Crake, of course, scoffs at the literary arts: “Who’d write if they could do otherwise? I mean, wouldn’t you rather be fucking?” Jimmy is made to feel embarrassed about showing emotion or he feels outdone by Crake’s thick-skinned intelligence. Indeed, a boy who once loved words, who found “soul” in words, is later-and probably too late-left wondering in a significantly philosophical way:

“When did the body first set out on its own adventures? Snowman thinks; after having ditched its old travelling companions, the mind and the soul, for whom it had once been considered a mere corrupt vessel or else a puppet acting out their dramas for them, or else bad company, leading the other two astray. It must have got tired of the soul’s constant nagging and whining and the anxiety-driven intellectual web-spinning of the mind, distracting it whenever it was getting its teeth into something juicy or its fingers into something good. It had dumped the other two back there somewhere, leaving them stranded in some damp sanctuary or stuffy lecture hall while it made a beeline for the topless bars, and it had dumped culture along with them: music and painting and poetry and plays. Sublimation, all of it; nothing but sublimation, according to the body. Why not cut to the chase.”

The results, according to Jimmy, of the desertion of mind and soul for the pleasures of the body foreshadows the conclusion as he realizes that “the body had its own cultural forms. It had its own art. Executions were its tragedies, pornography was its romance.”
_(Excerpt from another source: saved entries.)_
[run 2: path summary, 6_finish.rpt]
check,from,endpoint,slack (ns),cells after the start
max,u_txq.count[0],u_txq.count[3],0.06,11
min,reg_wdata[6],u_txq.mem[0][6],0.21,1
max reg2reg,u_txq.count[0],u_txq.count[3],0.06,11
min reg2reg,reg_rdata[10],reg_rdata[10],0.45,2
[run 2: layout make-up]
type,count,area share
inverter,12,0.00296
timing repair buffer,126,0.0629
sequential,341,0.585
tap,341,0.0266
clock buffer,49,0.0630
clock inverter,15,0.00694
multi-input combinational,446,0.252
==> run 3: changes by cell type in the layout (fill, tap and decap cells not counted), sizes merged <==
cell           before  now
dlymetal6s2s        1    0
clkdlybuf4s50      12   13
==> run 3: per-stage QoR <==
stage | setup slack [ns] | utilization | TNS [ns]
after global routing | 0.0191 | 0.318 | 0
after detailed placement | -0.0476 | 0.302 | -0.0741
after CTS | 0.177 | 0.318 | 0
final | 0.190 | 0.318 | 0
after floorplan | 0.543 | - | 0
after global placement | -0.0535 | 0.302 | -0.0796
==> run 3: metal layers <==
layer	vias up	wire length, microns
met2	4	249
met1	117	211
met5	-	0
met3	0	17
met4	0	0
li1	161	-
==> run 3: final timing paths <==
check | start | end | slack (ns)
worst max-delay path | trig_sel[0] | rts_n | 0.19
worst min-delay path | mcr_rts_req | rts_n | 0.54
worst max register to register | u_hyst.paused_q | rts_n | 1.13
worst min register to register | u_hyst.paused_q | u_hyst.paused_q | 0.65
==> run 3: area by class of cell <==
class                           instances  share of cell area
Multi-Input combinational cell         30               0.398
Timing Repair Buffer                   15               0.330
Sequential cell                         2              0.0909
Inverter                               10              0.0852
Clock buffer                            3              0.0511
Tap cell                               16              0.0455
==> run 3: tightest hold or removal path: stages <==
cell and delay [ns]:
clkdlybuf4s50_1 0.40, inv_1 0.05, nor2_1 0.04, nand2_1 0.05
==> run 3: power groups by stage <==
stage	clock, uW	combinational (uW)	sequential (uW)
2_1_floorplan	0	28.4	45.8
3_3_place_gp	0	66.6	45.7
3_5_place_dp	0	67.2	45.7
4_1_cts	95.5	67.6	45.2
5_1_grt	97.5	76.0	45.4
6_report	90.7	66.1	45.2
`src/rtl/ioroute_pkg.sv`:
```
package ioroute_pkg;

    typedef enum logic [1:0] {
        ATTR_DND  = 2'b00,
        ATTR_VGA  = 2'b01,
        ATTR_CB   = 2'b10,
        ATTR_RSVD = 2'b11
    } route_attr_t;

    typedef enum logic [1:0] {
        RS_IDLE  = 2'b00,
        RS_FWD   = 2'b01,
        RS_ABORT = 2'b10
    } route_state_t;

endpackage

```
`src/rtl/ioroute_window.sv`:
```
module ioroute_window #(
    parameter int ADDR_W    = 16,
    parameter int BLK_SHIFT = 12,
    localparam int BLK_W    = ADDR_W - BLK_SHIFT
) (
    input  logic [ADDR_W-1:0] addr,
    input  logic [BLK_W-1:0]  base_blk,
    input  logic [BLK_W-1:0]  limit_blk,
    output logic              hit
);

    logic [BLK_W-1:0] addr_blk;

    always_comb begin
        addr_blk = addr[ADDR_W-1:BLK_SHIFT];
        hit      = (addr_blk >= base_blk) && (addr_blk <= limit_blk);
    end

endmodule

```
`src/rtl/ioroute_select.sv`:
```
module ioroute_select
    import ioroute_pkg::*;
#(
    parameter int LINK_W = 2
) (
    input  route_attr_t       attr,
    input  logic              inbound,
    input  logic              is_cfg,
    input  logic [LINK_W-1:0] vga_link,
    input  logic              vga_link_vld,
    input  logic              cb_en,
    input  logic [LINK_W-1:0] cb_link,
    input  logic              win_hit,
    input  logic [LINK_W-1:0] win_link,
    output logic              go_fwd,
    output logic [LINK_W-1:0] link
);

    logic              attr_ok;
    logic [LINK_W-1:0] attr_link;

    always_comb begin
        attr_ok   = 1'b0;
        attr_link = '0;
        unique case (attr)
            ATTR_VGA: begin
                attr_ok   = vga_link_vld;
                attr_link = vga_link;
            end
            ATTR_CB: begin
                attr_ok   = cb_en;
                attr_link = cb_link;
            end
            ATTR_DND: begin
                attr_ok   = win_hit;
                attr_link = win_link;
            end
            ATTR_RSVD: begin
                attr_ok   = 1'b0;
                attr_link = '0;
            end
            default: begin
                attr_ok   = 1'b0;
                attr_link = '0;
            end
        endcase
        // Inbound I/O and configuration cycles never reach a link.
        go_fwd = attr_ok && !inbound && !is_cfg;
        link   = go_fwd ? attr_link : '0;
    end

endmodule

```
`src/rtl/ioroute_top.sv`:
```
module ioroute_top
    import ioroute_pkg::*;
#(
    parameter int ADDR_W    = 16,
    parameter int LINK_W    = 2,
    parameter int BLK_SHIFT = 12,
    localparam int BLK_W    = ADDR_W - BLK_SHIFT
) (
    input  logic              clk,
    input  logic              rst_n,
    input  logic              req_valid,
    input  logic [1:0]        req_attr,
    input  logic [ADDR_W-1:0] req_addr,
    input  logic              req_inbound,
    input  logic              req_cfg,
    input  logic [LINK_W-1:0] vga_link,
    input  logic              vga_link_vld,
    input  logic              cb_en,
    input  logic [LINK_W-1:0] cb_link,
    input  logic [BLK_W-1:0]  win_base,
    input  logic [BLK_W-1:0]  win_limit,
    input  logic [LINK_W-1:0] win_link,
    output logic              fwd_stb,
    output logic [LINK_W-1:0] fwd_link,
    output logic              abort_stb
);

    route_state_t      state, state_nxt;
    logic [LINK_W-1:0] link_q, link_nxt;
    logic              win_hit;
    logic              sel_fwd;
    logic [LINK_W-1:0] sel_link;

    ioroute_window #(
        .ADDR_W    (ADDR_W),
        .BLK_SHIFT (BLK_SHIFT)
    ) u_window (
        .addr      (req_addr),
        .base_blk  (win_base),
        .limit_blk (win_limit),
        .hit       (win_hit)
    );

    ioroute_select #(
        .LINK_W (LINK_W)
    ) u_select (
        .attr         (route_attr_t'(req_attr)),
        .inbound      (req_inbound),
        .is_cfg       (req_cfg),
        .vga_link     (vga_link),
        .vga_link_vld (vga_link_vld),
        .cb_en        (cb_en),
        .cb_link      (cb_link),
        .win_hit      (win_hit),
        .win_link     (win_link),
        .go_fwd       (sel_fwd),
        .link         (sel_link)
    );

    // Next-state decision: every accepted request lands in FWD or ABORT.
    always_comb begin
        state_nxt = RS_IDLE;
        link_nxt  = '0;
        if (req_valid) begin
            if (sel_fwd) begin
                state_nxt = RS_FWD;
                link_nxt  = sel_link;
            end else begin
                state_nxt = RS_ABORT;
            end
        end
    end

    always_ff @(posedge clk or negedge rst_n) begin
        if (!rst_n) begin
            state  <= RS_IDLE;
            link_q <= '0;
        end else begin
            state  <= state_nxt;
            link_q <= link_nxt;
        end
    end

    always_comb begin
        fwd_stb   = 1'b0;
        abort_stb = 1'b0;
        fwd_link  = '0;
        unique case (state)
            RS_IDLE: ;
            RS_FWD: begin
                fwd_stb  = 1'b1;
                fwd_link = link_q;
            end
            RS_ABORT: abort_stb = 1'b1;
            default: ;
        endcase
    end

    // never both strobes
    a_r2_excl_strobes: assert property (@(posedge clk) disable iff (!rst_n)
        !(fwd_stb && abort_stb));
    // an accepted request yields a strobe in the next cycle
    a_r2_one_response: assert property (@(posedge clk) disable iff (!rst_n)
        req_valid |=> (fwd_stb || abort_stb));
    a_r2_quiet_idle: assert property (@(posedge clk) disable iff (!rst_n)
        !req_valid |=> (!fwd_stb && !abort_stb));
    a_r3_inbound_abort: assert property (@(posedge clk) disable iff (!rst_n)
        (req_valid && req_inbound) |=> abort_stb);
    a_r4_cfg_abort: assert property (@(posedge clk) disable iff (!rst_n)
        (req_valid && req_cfg) |=> abort_stb);
    a_r5_vga_fwd: assert property (@(posedge clk) disable iff (!rst_n)
        (req_valid && !req_inbound && !req_cfg && req_attr == 2'b01 && vga_link_vld)
        |=> (fwd_stb && fwd_link == $past(vga_link)));
    a_r6_vga_abort: assert property (@(posedge clk) disable iff (!rst_n)
        (req_valid && req_attr == 2'b01 && !vga_link_vld) |=> abort_stb);
    a_r7_cb_fwd: assert property (@(posedge clk) disable iff (!rst_n)
        (req_valid && !req_inbound && !req_cfg && req_attr == 2'b10 && cb_en)
        |=> (fwd_stb && fwd_link == $past(cb_link)));
    a_r8_cb_abort: assert property (@(posedge clk) disable iff (!rst_n)
        (req_valid && req_attr == 2'b10 && !cb_en) |=> abort_stb);
    a_r10_empty_window: assert property (@(posedge clk) disable iff (!rst_n)
        (req_valid && req_attr == 2'b00 && win_base > win_limit) |=> abort_stb);
    a_r11_rsvd_abort: assert property (@(posedge clk) disable iff (!rst_n)
        (req_valid && req_attr == 2'b11) |=> abort_stb);
    a_r12_link_zero: assert property (@(posedge clk) disable iff (!rst_n)
        !fwd_stb |-> (fwd_link == '0));

endmodule

```
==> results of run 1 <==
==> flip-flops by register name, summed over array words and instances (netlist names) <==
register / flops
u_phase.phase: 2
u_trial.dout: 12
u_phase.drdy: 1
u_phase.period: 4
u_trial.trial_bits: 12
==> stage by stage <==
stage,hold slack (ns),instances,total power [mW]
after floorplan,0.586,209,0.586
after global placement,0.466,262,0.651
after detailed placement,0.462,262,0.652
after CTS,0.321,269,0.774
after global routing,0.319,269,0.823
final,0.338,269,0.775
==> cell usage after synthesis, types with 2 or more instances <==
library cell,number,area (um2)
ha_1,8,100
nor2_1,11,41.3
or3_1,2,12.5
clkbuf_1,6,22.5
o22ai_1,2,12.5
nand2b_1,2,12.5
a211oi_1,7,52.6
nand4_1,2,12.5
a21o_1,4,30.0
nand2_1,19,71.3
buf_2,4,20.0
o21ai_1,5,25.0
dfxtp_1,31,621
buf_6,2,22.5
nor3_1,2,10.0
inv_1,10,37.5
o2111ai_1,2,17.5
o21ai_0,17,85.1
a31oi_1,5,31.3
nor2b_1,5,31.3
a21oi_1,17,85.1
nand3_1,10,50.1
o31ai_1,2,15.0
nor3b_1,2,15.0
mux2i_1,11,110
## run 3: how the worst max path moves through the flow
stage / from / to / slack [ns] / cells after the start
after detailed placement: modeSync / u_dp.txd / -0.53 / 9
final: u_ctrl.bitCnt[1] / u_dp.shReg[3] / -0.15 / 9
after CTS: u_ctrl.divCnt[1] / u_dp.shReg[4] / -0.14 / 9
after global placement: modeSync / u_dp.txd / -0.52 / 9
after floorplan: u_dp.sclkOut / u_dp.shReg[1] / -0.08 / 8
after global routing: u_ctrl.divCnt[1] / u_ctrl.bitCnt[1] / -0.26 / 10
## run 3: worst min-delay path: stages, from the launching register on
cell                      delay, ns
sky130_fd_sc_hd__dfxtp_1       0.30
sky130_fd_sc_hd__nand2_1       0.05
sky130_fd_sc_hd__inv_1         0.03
===== src/rtl/fp32_adder.sv =====
module fp32_adder (
  input  logic        clk,
  input  logic        rst_n,
  input  logic        in_valid,
  output logic        in_ready,
  input  logic [31:0] op_a,
  input  logic [31:0] op_b,
  input  logic        sub,
  output logic        out_valid,
  input  logic        out_ready,
  output logic [31:0] result,
  output logic        invalid
);
  localparam logic [31:0] QNAN = 32'h7FC0_0000;

  logic        sa, sb;
  logic [7:0]  ea, eb;
  logic [22:0] fa, fb;
  assign sa = op_a[31];
  assign sb = op_b[31] ^ sub;
  assign ea = op_a[30:23];
  assign eb = op_b[30:23];
  assign fa = op_a[22:0];
  assign fb = op_b[22:0];

  logic a_zero, b_zero, a_inf, b_inf, a_nan, b_nan;
  assign a_zero = (ea == 8'd0);
  assign b_zero = (eb == 8'd0);
  assign a_inf  = (ea == 8'hFF) && (fa == 23'd0);
  assign b_inf  = (eb == 8'hFF) && (fb == 23'd0);
  assign a_nan  = (ea == 8'hFF) && (fa != 23'd0);
  assign b_nan  = (eb == 8'hFF) && (fb != 23'd0);

  logic        a_big, sl, ss;
  logic [7:0]  el, es, dexp;
  logic [22:0] fl, fs;
  assign a_big = op_a[30:0] >= op_b[30:0];
  assign sl    = a_big ? sa : sb;
  assign ss    = a_big ? sb : sa;
  assign el    = a_big ? ea : eb;
  assign es    = a_big ? eb : ea;
  assign fl    = a_big ? fa : fb;
  assign fs    = a_big ? fb : fa;
  assign dexp  = el - es;

  logic [4:0]  shamt;
  logic [49:0] wide;
  logic [26:0] big_x, small_x;
  logic [27:0] sum;
  assign shamt   = (dexp > 8'd31) ? 5'd31 : dexp[4:0];
  assign wide    = {1'b1, fs, 26'd0} >> shamt;
  assign big_x   = {1'b1, fl, 3'b000};
  assign small_x = {wide[49:24], |wide[23:0]};
  assign sum     = (sl ^ ss) ? {1'b0, big_x} - {1'b0, small_x}
                             : {1'b0, big_x} + {1'b0, small_x};

  logic [4:0] lz;
  always_comb begin
    lz = 5'd0;
    for (int i = 0; i < 27; i++)
      if (sum[i]) lz = 5'(26 - i);
  end

  logic [26:0]       norm;
  logic signed [9:0] enorm;
  always_comb begin
    if (sum[27]) begin
      norm  = {sum[27:2], sum[1] | sum[0]};
      enorm = $signed({2'b00, el}) + 10'sd1;
    end else begin
      norm  = sum[26:0] << lz;
      enorm = $signed({2'b00, el}) - $signed({5'd0, lz});
    end
  end

  logic              up;
  logic [24:0]       rnd;
  logic signed [9:0] efin;
  logic [22:0]       ffin;
  assign up   = norm[2] & (norm[1] | norm[0] | norm[3]);
  assign rnd  = {1'b0, norm[26:3]} + {24'd0, up};
  assign efin = enorm + $signed({9'd0, rnd[24]});
  assign ffin = rnd[24] ? rnd[23:1] : rnd[22:0];

  logic [31:0] nxt;
  logic        nxt_inv;
  always_comb begin
    nxt_inv = 1'b0;
    if (a_nan || b_nan)                  nxt = QNAN;
    else if (a_inf && b_inf && (sa ^ sb)) begin
      nxt = QNAN;
      nxt_inv = 1'b1;
    end
    else if (a_inf)                      nxt = {sa, 8'hFF, 23'd0};
    else if (b_inf)                      nxt = {sb, 8'hFF, 23'd0};
    else if (a_zero && b_zero)           nxt = {sa & sb, 31'd0};
    else if (a_zero)                     nxt = {sb, op_b[30:0]};
    else if (b_zero)                     nxt = op_a;
    else if (sum == 28'd0)               nxt = 32'd0;
    else if (efin >= 10'sd255)           nxt = {sl, 8'hFF, 23'd0};
    else if (efin <= 10'sd0)             nxt = {sl, 31'd0};
    else                                 nxt = {sl, efin[7:0], ffin};
  end

  assign in_ready = !out_valid || out_ready;

  always_ff @(posedge clk or negedge rst_n) begin
    if (!rst_n) begin
      out_valid <= 1'b0;
      result    <= 32'd0;
      invalid   <= 1'b0;
    end else begin
      if (in_ready) out_valid <= in_valid;
      if (in_valid && in_ready) begin
        result  <= nxt;
        invalid <= nxt_inv;
      end
    end
  end
endmodule
$ cat src/rtl/lskip_pkg.sv
package lskip_pkg;

    // Lines per cadence period and the phase counter width derived from it.
    localparam int CADENCE = 12;
    localparam int PH_W    = $clog2(CADENCE);
    // Number of dropped lines per cadence period.
    localparam int SLOTS   = 2;

    typedef logic [PH_W-1:0] phase_t;

    typedef enum logic {
        FIELD_EVEN = 1'b0,
        FIELD_ODD  = 1'b1
    } field_e;

    // Per-line context seen by the decoder for the line being strobed.
    typedef struct packed {
        field_e field;
        logic   active;   // field start line seen and still in this field
        logic   first;    // this line is the field start line
        logic   std625;   // standard captured at field start
    } line_ctx_t;

    // Cadence phases (offset from the field start line, modulo CADENCE)
    // that are dropped, per field and slot.
    function automatic phase_t drop_phase(field_e f, int slot);
        phase_t p;
        if (f == FIELD_ODD) begin
            p = (slot == 0) ? phase_t'(6) : phase_t'(0);
        end else begin
            p = (slot == 0) ? phase_t'(3) : phase_t'(9);
        end
        return p;
    endfunction

    // Next phase with wrap at the end of the cadence.
    function automatic phase_t phase_step(phase_t p);
        return (p == phase_t'(CADENCE - 1)) ? '0 : phase_t'(p + 1'b1);
    endfunction

endpackage
===== src/rtl/tdc_octal_pkg.sv =====
package tdc_octal_pkg;
  typedef enum logic [1:0] {
    CV_IDLE = 2'd0,
    CV_RUN  = 2'd1,
    CV_DONE = 2'd2
  } cv_state_e;

  function automatic int unsigned pct_of(input int unsigned base, input int unsigned pct);
    return (base * pct) / 100;
  endfunction
endpackage


===== src/rtl/tdc_sync_edge.sv =====
module tdc_sync_edge #(
  parameter int unsigned W = 1
) (
  input  logic         clk,
  input  logic         rst_n,
  input  logic [W-1:0] async_i,
  output logic [W-1:0] rise_o
);
  logic [W-1:0] meta_q, sync_q, prev_q;

  always_ff @(posedge clk or negedge rst_n) begin
    if (!rst_n) begin
      meta_q <= '0;
      sync_q <= '0;
      prev_q <= '0;
    end else begin
      meta_q <= async_i;
      sync_q <= meta_q;
      prev_q <= sync_q;
    end
  end

  assign rise_o = sync_q & ~prev_q;
endmodule


===== src/rtl/tdc_channel.sv =====
module tdc_channel #(
  parameter int unsigned CNT_W = 11,
  parameter int unsigned FULL  = 1945
) (
  input  logic             clk,
  input  logic             rst_n,
  input  logic             clr_i,
  input  logic             start_i,
  input  logic             stop_i,
  output logic             run_o,
  output logic [CNT_W-1:0] val_o,
  output logic             ovf_o
);
  logic             run_q, ovf_q;
  logic [CNT_W-1:0] val_q;
  logic [CNT_W-1:0] nxt;

  assign nxt = val_q + 1'b1;

  always_ff @(posedge clk or negedge rst_n) begin
    if (!rst_n) begin
      run_q <= 1'b0;
      ovf_q <= 1'b0;
      val_q <= '0;
    end else if (clr_i) begin
      run_q <= 1'b0;
      ovf_q <= 1'b0;
      val_q <= '0;
    end else if (start_i) begin
      run_q <= 1'b1;
      ovf_q <= 1'b0;
      val_q <= '0;
    end else if (run_q) begin
      val_q <= nxt;
      if (stop_i) begin
        run_q <= 1'b0;
      end else if (nxt == CNT_W'(FULL)) begin
        run_q <= 1'b0;
        ovf_q <= 1'b1;
      end
    end
  end

  assign run_o = run_q;
  assign val_o = val_q;
  assign ovf_o = ovf_q;
endmodule


===== src/rtl/tdc_ctrl.sv =====
module tdc_ctrl
  import tdc_octal_pkg::*;
#(
  parameter int unsigned N_CH     = 8,
  parameter int unsigned SELF_CNT = 1556
) (
  input  logic            clk,
  input  logic            rst_n,
  input  logic            clr_i,
  input  logic            start_i,
  input  logic            selftest_i,
  input  logic [N_CH-1:0] run_i,
  output logic            chan_start_o,
  output logic            self_stop_o,
  output logic            busy_o,
  output logic            done_o
);
  localparam int unsigned STW = $clog2(SELF_CNT + 1);

  cv_state_e      state_q;
  logic           st_run_q;
  logic [STW-1:0] st_cnt_q;
  logic           accept;
  logic           st_hit;

  assign accept = (state_q == CV_IDLE) && (start_i || selftest_i) && !clr_i;
  assign st_hit = st_run_q && (st_cnt_q == STW'(SELF_CNT));

  always_ff @(posedge clk or negedge rst_n) begin
    if (!rst_n) begin
      state_q  <= CV_IDLE;
      st_run_q <= 1'b0;
      st_cnt_q <= '0;
    end else if (clr_i) begin
      state_q  <= CV_IDLE;
      st_run_q <= 1'b0;
      st_cnt_q <= '0;
    end else begin
      case (state_q)
        CV_IDLE: begin
          if (accept) begin
            state_q <= CV_RUN;
            if (selftest_i) begin
              st_run_q <= 1'b1;
              st_cnt_q <= STW'(1);
            end
          end
        end
        CV_RUN: begin
          if (st_run_q) begin
            if (st_hit) st_run_q <= 1'b0;
            else        st_cnt_q <= st_cnt_q + 1'b1;
          end
          if (~|run_i) state_q <= CV_DONE;
        end
        default: ;
      endcase
    end
  end

  assign chan_start_o = accept;
  assign self_stop_o  = st_hit;
  assign busy_o       = (state_q == CV_RUN);
  assign done_o       = (state_q == CV_DONE);
endmodule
Crake even improves upon sex, removing many of its emotional complications which he sees as misplaced sexual energy: “Sex is no longer a mysterious rite, viewed with ambivalence or downright loathing, conducted in the dark and inspiring suicides and murders. Now it’s more like an athletic demonstration, a free-spirited romp.” He defends himself by claiming that such an attitude is less painful: “After all, under the old dispensation, sexual competition had been relentless and cruel: for every pair of happy lovers there was a dejected onlooker, the one excluded. Love was its own transparent bubble-dome: you could see the two inside it, but you couldn’t get in there yourself.”
Atwood’s dark vision is mesmerizing precisely because the fundamental aspects of humanity-mind and soul-have been discarded in her world. The author asks us as she asks herself: Are we as a society conscious of what we are doing and where we are going? In Oryx and Crake, Margaret Atwood describes a world that we are appalled by but one we’re familiar with. We are left to wonder as Snowman does, how civilized humankind managed to lose all sense of reciprocity and connection with the animate natural world and meaningful interaction with others as well as ourselves?
And so the novel ends as it begins: at Zero Hour. What path will we follow now?
Cindy MacKenzie (Books in Canada)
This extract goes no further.